1.1 The MigTex Project

MigParl is an indexed and linguistically annotated corpus of speeches on migration and integration affairs in Germany’s regional parliaments (“Landtage”). The corpus has been prepared in the MigTex Project (principal investigators: Andreas Blätte / University of Duisburg-Essen, Ruud Koopmans / Berlin Social Science Center), using the resources and the infrastructure of the PolMine Project.

MigTex was part of a larger joint project to establish the research community of the German Centre for Integration and Migration Research (Deutsches Zentrum für Integrations- und Migrationsforschung / DeZIM). Funding awarded by Germany’s Federal Ministry for Family Affairs, Senior Citizens, Women and Youth (Bundesministerium für Familie, Senioren, Frauen und Jugend / BMFSFJ) is gratefully acknowleged.

1.2 The MigParl Corpus

The MigParl corpus, a comprehensively annotated corpus of plenary speech follows in the footsteps of the GermaParl corpus, a corpus of plenary protocols of the German Bundestag, which was developed in the PolMine Project. As such, it shares GermaParl’s motivation and general purpose (see Blätte and Blessing 2018: 810). As the use cases and requirements of a corpus of plenary protocols are described in depth in Blätte and Blessing (2018), the main focus of this document is the description of the specificities of MigParl itself.

The MigParl corpus comprises the time between (mostly) January 2000 to December 2018. It consists of selected parliamentary speeches held in the German regional state parliaments which are relevant for migration and integration research. While 14 of the 16 regional states do provide data for roughly this time period, the regional states of Rhineland-Palatinate (before May 2001) and Saarland (before September 2004) do not provide processable protocols for the entire period. As a thematically specialized corpus, MigParl does not contain all debates, but only those speeches which are relevant for migration and integration research. The following chapter “Corpus Preparation and Selection Strategy” provides information on the corpus preparation and the selection strategy used.

MigParl is made available as a linguistically annotated, CWB-indexed corpus. The annotation layers of the current version of MigParl are presented in the subsequent section “Data Overview” as well as in a corresponding data report chapter 2. The corpus is provided in form of a tar archive which is stored in the open-access repository Zenodo. From there, it can be downloaded to be used either directly within the Corpus Workbench or in the polmineR analysis environment. The chapter “Using MigParl” will elaborate on the second option.

Over the course of the project, three versions of the corpus were presented at different points of time. These versions differ in terms of preparation and data quality as well as in substantial content of the corpora. Taking into account sustainable and reproducible research, all three versions of the MigParl corpus are available still. The following presentation of the data refers to the final version of the corpus (version 2020.01.27). We provide data reports as well as preparation documentation for all versions of the corpus. See the annex for the older versions of the corpus.

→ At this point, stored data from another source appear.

## src/rtl/core/cbl_pkg.sv

```systemverilog
// shared types, register codes and reset values of the colour blob locator
package cbl_pkg;

  localparam int PIX_W      = 8;
  localparam int OFF_W      = 17;
  localparam int SIZE_W     = 16;
  localparam int DIMCFG_W   = 11;
  localparam int CFG_IDX_W  = 3;
  localparam int CFG_DATA_W = 16;
  localparam int OFFSET_LIMIT = 65535;

  // configuration register indexes
  localparam logic [CFG_IDX_W-1:0] CFG_FRAME_WIDTH   = 3'd0;
  localparam logic [CFG_IDX_W-1:0] CFG_FRAME_HEIGHT  = 3'd1;
  localparam logic [CFG_IDX_W-1:0] CFG_DARK_LIMIT    = 3'd2;
  localparam logic [CFG_IDX_W-1:0] CFG_BRIGHT_LIMIT  = 3'd3;
  localparam logic [CFG_IDX_W-1:0] CFG_TABLE_LENGTH  = 3'd4;
  localparam logic [CFG_IDX_W-1:0] CFG_TABLE_BREADTH = 3'd5;

  // register reset values
  localparam logic [DIMCFG_W-1:0] RST_FRAME_WIDTH   = 11'd640;
  localparam logic [DIMCFG_W-1:0] RST_FRAME_HEIGHT  = 11'd480;
  localparam logic [PIX_W-1:0]    RST_DARK_LIMIT    = 8'd20;
  localparam logic [PIX_W-1:0]    RST_BRIGHT_LIMIT  = 8'd200;
  localparam logic [SIZE_W-1:0]   RST_TABLE_LENGTH  = 16'd1000;
  localparam logic [SIZE_W-1:0]   RST_TABLE_BREADTH = 16'd1000;

  typedef enum logic [2:0] {
    ST_IDLE,
    ST_READ,
    ST_MED,
    ST_UPD,
    ST_DILATE,
    ST_MUL,
    ST_DIV,
    ST_LOAD
  } cbl_state_e;

  typedef enum logic {
    AXIS_X,
    AXIS_Y
  } cbl_axis_e;

  typedef struct packed {
    logic      accept;
    logic      sweep_first;
    logic      sweep_next;
    logic      tap_step;
    logic      med_step;
    logic      upd;
    logic      dilate;
    logic      mul;
    logic      div_step;
    logic      store;
    cbl_axis_e axis;
    logic      load;
  } cbl_cmd_t;

  typedef struct packed {
    logic row_end;
    logic frame_end;
    logic row_pos;
    logic tap_last;
    logic med_last;
    logic col_last;
    logic div_last;
    logic out_free;
  } cbl_status_t;

endpackage

```

## src/rtl/core/cbl_ctrl.sv

```systemverilog
// sequencing state machine of the colour blob locator
module cbl_ctrl (
  input  logic                 clk_i,
  input  logic                 rst_ni,
  input  logic                 in_valid_i,
  output logic                 in_ready_o,
  input  cbl_pkg::cbl_status_t status_i,
  output cbl_pkg::cbl_cmd_t    cmd_o
);

  cbl_pkg::cbl_state_e state_q, state_d;
  cbl_pkg::cbl_axis_e  axis_q, axis_d;
  logic                final_q, final_d;
  logic                second_q, second_d;

  always_ff @(posedge clk_i or negedge rst_ni) begin
    if (!rst_ni) begin
      state_q  <= cbl_pkg::ST_IDLE;
      axis_q   <= cbl_pkg::AXIS_X;
      final_q  <= 1'b0;
      second_q <= 1'b0;
    end else begin
      state_q  <= state_d;
      axis_q   <= axis_d;
      final_q  <= final_d;
      second_q <= second_d;
    end
  end

  always_comb begin
    state_d    = state_q;
    axis_d     = axis_q;
    final_d    = final_q;
    second_d   = second_q;
    cmd_o      = '0;
    cmd_o.axis = axis_q;
    in_ready_o = 1'b0;
    unique case (state_q)
      cbl_pkg::ST_IDLE: begin
        in_ready_o = 1'b1;
        if (in_valid_i) begin
          cmd_o.accept = 1'b1;
          // a finished row lets the row above it be filtered
          if (status_i.row_end && status_i.row_pos) begin
            cmd_o.sweep_first = 1'b1;
            final_d  = status_i.frame_end;
            second_d = 1'b0;
            state_d  = cbl_pkg::ST_READ;
          end
        end
      end
      cbl_pkg::ST_READ: begin
        cmd_o.tap_step = 1'b1;
        if (status_i.tap_last) state_d = cbl_pkg::ST_MED;
      end
      cbl_pkg::ST_MED: begin
        cmd_o.med_step = 1'b1;
        if (status_i.med_last) state_d = cbl_pkg::ST_UPD;
      end
      cbl_pkg::ST_UPD: begin
        cmd_o.upd = 1'b1;
        if (!status_i.col_last) begin
          state_d = cbl_pkg::ST_READ;
        end else if (final_q && !second_q) begin
          // bottom row still to filter, with the border replicated
          cmd_o.sweep_next = 1'b1;
          second_d = 1'b1;
          state_d  = cbl_pkg::ST_READ;
        end else if (final_q) begin
          state_d = cbl_pkg::ST_DILATE;
        end else begin
          state_d = cbl_pkg::ST_IDLE;
        end
      end
      cbl_pkg::ST_DILATE: begin
        cmd_o.dilate = 1'b1;
        axis_d  = cbl_pkg::AXIS_X;
        state_d = cbl_pkg::ST_MUL;
      end
      cbl_pkg::ST_MUL: begin
        cmd_o.mul = 1'b1;
        state_d   = cbl_pkg::ST_DIV;
      end
      cbl_pkg::ST_DIV: begin
        cmd_o.div_step = 1'b1;
        if (status_i.div_last) begin
          cmd_o.store = 1'b1;
          if (axis_q == cbl_pkg::AXIS_X) begin
            axis_d  = cbl_pkg::AXIS_Y;
            state_d = cbl_pkg::ST_MUL;
          end else begin
            state_d = cbl_pkg::ST_LOAD;
          end
        end
      end
      cbl_pkg::ST_LOAD: begin
        if (status_i.out_free) begin
          cmd_o.load = 1'b1;
          final_d    = 1'b0;
          state_d    = cbl_pkg::ST_IDLE;
        end
      end
      default: state_d = cbl_pkg::ST_IDLE;
    endcase
  end

endmodule

```

## config.mk

```make
export PLATFORM = sky130hd
export DESIGN_NAME = cbl_ctrl
export DESIGN_NICKNAME = d
export VERILOG_FILES = /design/src/rtl/core/cbl_pkg.sv /design/src/rtl/core/cbl_ctrl.sv
export SDC_FILE = /design/constraint.sdc
export NUM_CORES = 1
export LEC_CHECK = 0
export BUFFER_PORTS_ARGS = -buffer_cell sky130_fd_sc_hd__buf_4
export CORE_AREA = 5 5 42 44
export DETAILED_ROUTE_END_ITERATION = 12
export DIE_AREA = 0 0 47 49
export PLACE_DENSITY = 0.65
export SLEW_MARGIN = 20
export SYNTH_ARGS = -nofsm -noshare
export SYNTH_HDL_FRONTEND = slang
export SYNTH_SLANG_ARGS = --single-unit
```

## constraint.sdc

```tcl
create_clock -name clk_i -period 2 [get_ports clk_i]
set_clock_uncertainty 0.1 [all_clocks]
set_input_delay 0.3 -clock clk_i [delete_from_list [all_inputs] [get_ports clk_i]]
set_output_delay 0.3 -clock clk_i [all_outputs]
set_load 0.01 [all_outputs]
```

==> run summary <==
=================================================================================
Result of the run .................................................. complete, no violations
Number of vias after detailed routing ..............................          471
Final Instance Count excl. Fillers .................................           97
Total negative slack for setup checks ..............................         0 ns
Setup fix buffers added after clock tree synthesis .................            0
Maximum clock frequency ............................................    0.532 GHz
Post-Place Cells ...................................................           93
Number of enable-type register cells in the synthesized netlist ....            0
Leakage power of the design ........................................  0.000340 uW
Residual DRC .......................................................            0
End-of-flow core utilization .......................................        48.8%
PostCTS Resize Cnt .................................................            0
Data required time at the worst endpoint ...........................      1.60 ns
Register clock-pin slew on the reported worst setup and hold paths .      0.04 ns
Avg Synthesized Cell Area ..........................................    8.34 um^2
Area of combinational cells with multiple inputs ...................     270 um^2
Count of buffers from port buffering ...............................           23
Area of the core region ............................................ 0.00140 mm^2
Depth of the CTS H-tree ............................................            1
DP Wirelength ......................................................       898 um
Register area ......................................................     150 um^2
Worst hold slack after final layout ................................     0.264 ns
First-pass GRT wire length .........................................      1690 um
Final-layout fill cell count .......................................          148
Fin crit period ....................................................      1.88 ns
Post-route clock period utilization ................................        93.9%
Pin count of the biggest net entering global routing ...............           14
Starting DRC count in detailed routing .............................            7
Average vias per placed instance ...................................         4.86
Number of synthesis warnings .......................................            0
Antenna diode count ................................................            0
CTS sink count .....................................................            6
Root cell of the clock tree ........................................ sky130_fd_sc_hd__clkbuf_4
Sequential cell area fraction in the yosys report ..................        31.6%
Number of antenna-violating nets in the routed design ..............            0
Max transition margin ..............................................        75.1%
Worst Path Max Fanout ..............................................            3
Number of failing setup endpoints in the final timing report .......            0
Gate count after technology mapping ................................           57
Maximum clock path buffer count ....................................            2
Max-slew violation count ...........................................            0
I/O pin total ......................................................           24
Largest voltage drop on the vdd net ................................     0.652 mV
TritonCTS clock tree ...............................................         done
Critical path data arrival time ....................................      1.48 ns
Global route overflow ..............................................            0
Class of the tightest hold or removal check ........................       in2reg
Die ar. ............................................................ 0.00230 mm^2
Final Routed Wirelength ............................................      1080 um
Post-synth net total ...............................................           68
Setup crit end kind ................................................ primary output
Count of unique library cells instantiated by Yosys ................           30
Number of antenna violations at the first check in global routing ..            0
Worst Path Class, Setup ............................................      reg2out
Initial core utilization ...........................................        33.9%
Placement row count ................................................           14
Top flip-flop cell by instance count after synthesis ............... sky130_fd_sc_hd__dfrtp_1
Count of final hold-check violations ...............................            0
Synthesized cell area ..............................................     475 um^2
Number of buffers added by the clock tree synthesis step ...........            3
Final #Nets ........................................................           94
Slew of the pin with the lowest slew margin ........................     0.373 ns
Max-capacitance violation count ....................................            0
Fraction of final layout cells sized beyond drive strength 1 .......        45.7%
Gp weighted congestion .............................................        0.732
Number of buffers added to fix hold violations after cts ...........            1
Overall Global Routing Usage .......................................        9.92%
Die span in x ......................................................        47 um
DR WL/cell .........................................................      11.1 um
Synth Register Bits ................................................            6
Via count of the first global-routing pass .........................          425
Cell Pwr Density ................................................... 1410 mW/mm^2
Die outline height .................................................        49 um
Clock network latency to the later pin of the worst-skew pair ......      0.24 ns
First-pass DRT Iterations ..........................................            4
RSZ-0062 raised after global routing ...............................        false
Layout overhead on the synthesized area ............................        43.7%
Type of element launching the critical path ........................    flip-flop
Share of flip-flops with an asynchronous set or reset ..............         100%
=================================================================================
through the flow:
stage	cell area (um^2)	worst slack, ns	power [uW]
finish	683	0.121	965
global route	683	0.0728	1040
CTS	683	0.111	980
detailed placement	651	0.378	867
global placement	651	0.385	864
floorplan	475	0.445	671
sequential cells by signal (all words and copies together), names as in the netlist:
name / flops
state_q: 3
second_q: 1
axis_q: 1
final_q: 1
cell usage after synthesis (2+ instances only):
| cell type | number | area share (%) |
|---|---|---|
| sky130_fd_sc_hd__nand2_1 | 7 | 5.5 |
| sky130_fd_sc_hd__dfrtp_1 | 6 | 32 |
| sky130_fd_sc_hd__nor2_1 | 6 | 4.7 |
| sky130_fd_sc_hd__buf_4 | 4 | 6.3 |
| sky130_fd_sc_hd__inv_1 | 3 | 2.4 |
| sky130_fd_sc_hd__and2_1 | 2 | 2.6 |
| sky130_fd_sc_hd__buf_2 | 2 | 2.1 |
| sky130_fd_sc_hd__nand2b_1 | 2 | 2.6 |
| sky130_fd_sc_hd__nor2b_1 | 2 | 2.6 |
| sky130_fd_sc_hd__nor3_1 | 2 | 2.1 |
| sky130_fd_sc_hd__o32a_1 | 2 | 4.2 |
final timing paths:
| kind | start | to | slack [ns] | cells after the start |
|---|---|---|---|---|
| worst max register to register | state_q[2] | state_q[1] | 0.46 | 5 |
| worst min-delay path | status_i[2] | state_q[2] | 0.26 | 3 |
| worst max-delay path | state_q[0] | cmd_o[10] | 0.12 | 5 |
| max in group asynchronous | rst_ni | second_q | 1.40 | 2 |
| worst min register to register | axis_q | axis_q | 0.40 | 1 |
| min in group asynchronous | rst_ni | axis_q | 0.29 | 2 |
power breakdown:
part           total (uW)  internal [uW]  switching, uW  leakage (uW)
Sequential            217            182           35.1     0.0000751
Clock                 106           67.5           38.4     0.0000138
Combinational         642            312            330      0.000251
worst max-delay path: stages (launching register included):
cell and delay [ns]:
sky130_fd_sc_hd__dfrtp_1 0.37, sky130_fd_sc_hd__or3_4 0.41, sky130_fd_sc_hd__inv_2 0.07, sky130_fd_sc_hd__and2_4 0.13
sky130_fd_sc_hd__and2b_4 0.15, sky130_fd_sc_hd__buf_4 0.11
per-layer routing:
layer	up-vias	GRT usage, %	share of wire (%)
met3	2	2.58	5.6
met1	212	11.0	39
li1	246	-	-
met5	-	0	0
met2	11	16.3	54
met4	0	5.53	1.6
kinds of logic after synthesis:
| family | share of synthesized area [%] |
|---|---|
| buf+inv | 11.6 |
| compound gates | 20.0 |
| simple gates | 36.8 |
| flops | 31.6 |
cell type report:
type	instances	area share, %
multi-input cells	41	39.6
flip-flops and latches	6	22.0
repair buffers	27	30.0
well taps	16	2.93
inverters	4	2.20
clock buffers	3	3.30
layout by cell type, fill, tap and decap left out, types with 2 or more instances in the layout:
cell type | netlist | routed
sky130_fd_sc_hd__buf_4 | 4 | 26
sky130_fd_sc_hd__nand2_1 | 7 | 7
sky130_fd_sc_hd__nor2_1 | 6 | 6
sky130_fd_sc_hd__dfrtp_1 | 6 | 6
sky130_fd_sc_hd__inv_1 | 3 | 3
sky130_fd_sc_hd__clkbuf_4 | 0 | 3
sky130_fd_sc_hd__nand2b_1 | 2 | 2
sky130_fd_sc_hd__and2_1 | 2 | 2
sky130_fd_sc_hd__nor3_1 | 2 | 2
sky130_fd_sc_hd__o32a_1 | 2 | 2
sky130_fd_sc_hd__nor2b_1 | 2 | 2
No activity file was read; power rests on OpenSTA's default activity.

Blätte, Andreas, and Andre Blessing. 2018. “The Germaparl Corpus of Parliamentary Protocols.” In Proceedings of the Eleventh International Conference on Language Resources and Evaluation (Lrec 2018), edited by (Conference chair)Nicoletta Calzolari, Khalid Choukri, Christopher Cieri, Thierry Declerck, Sara Goggi, Koiti Hasida, Hitoshi Isahara, et al. Miyazaki, Japan: European Language Resources Association (ELRA).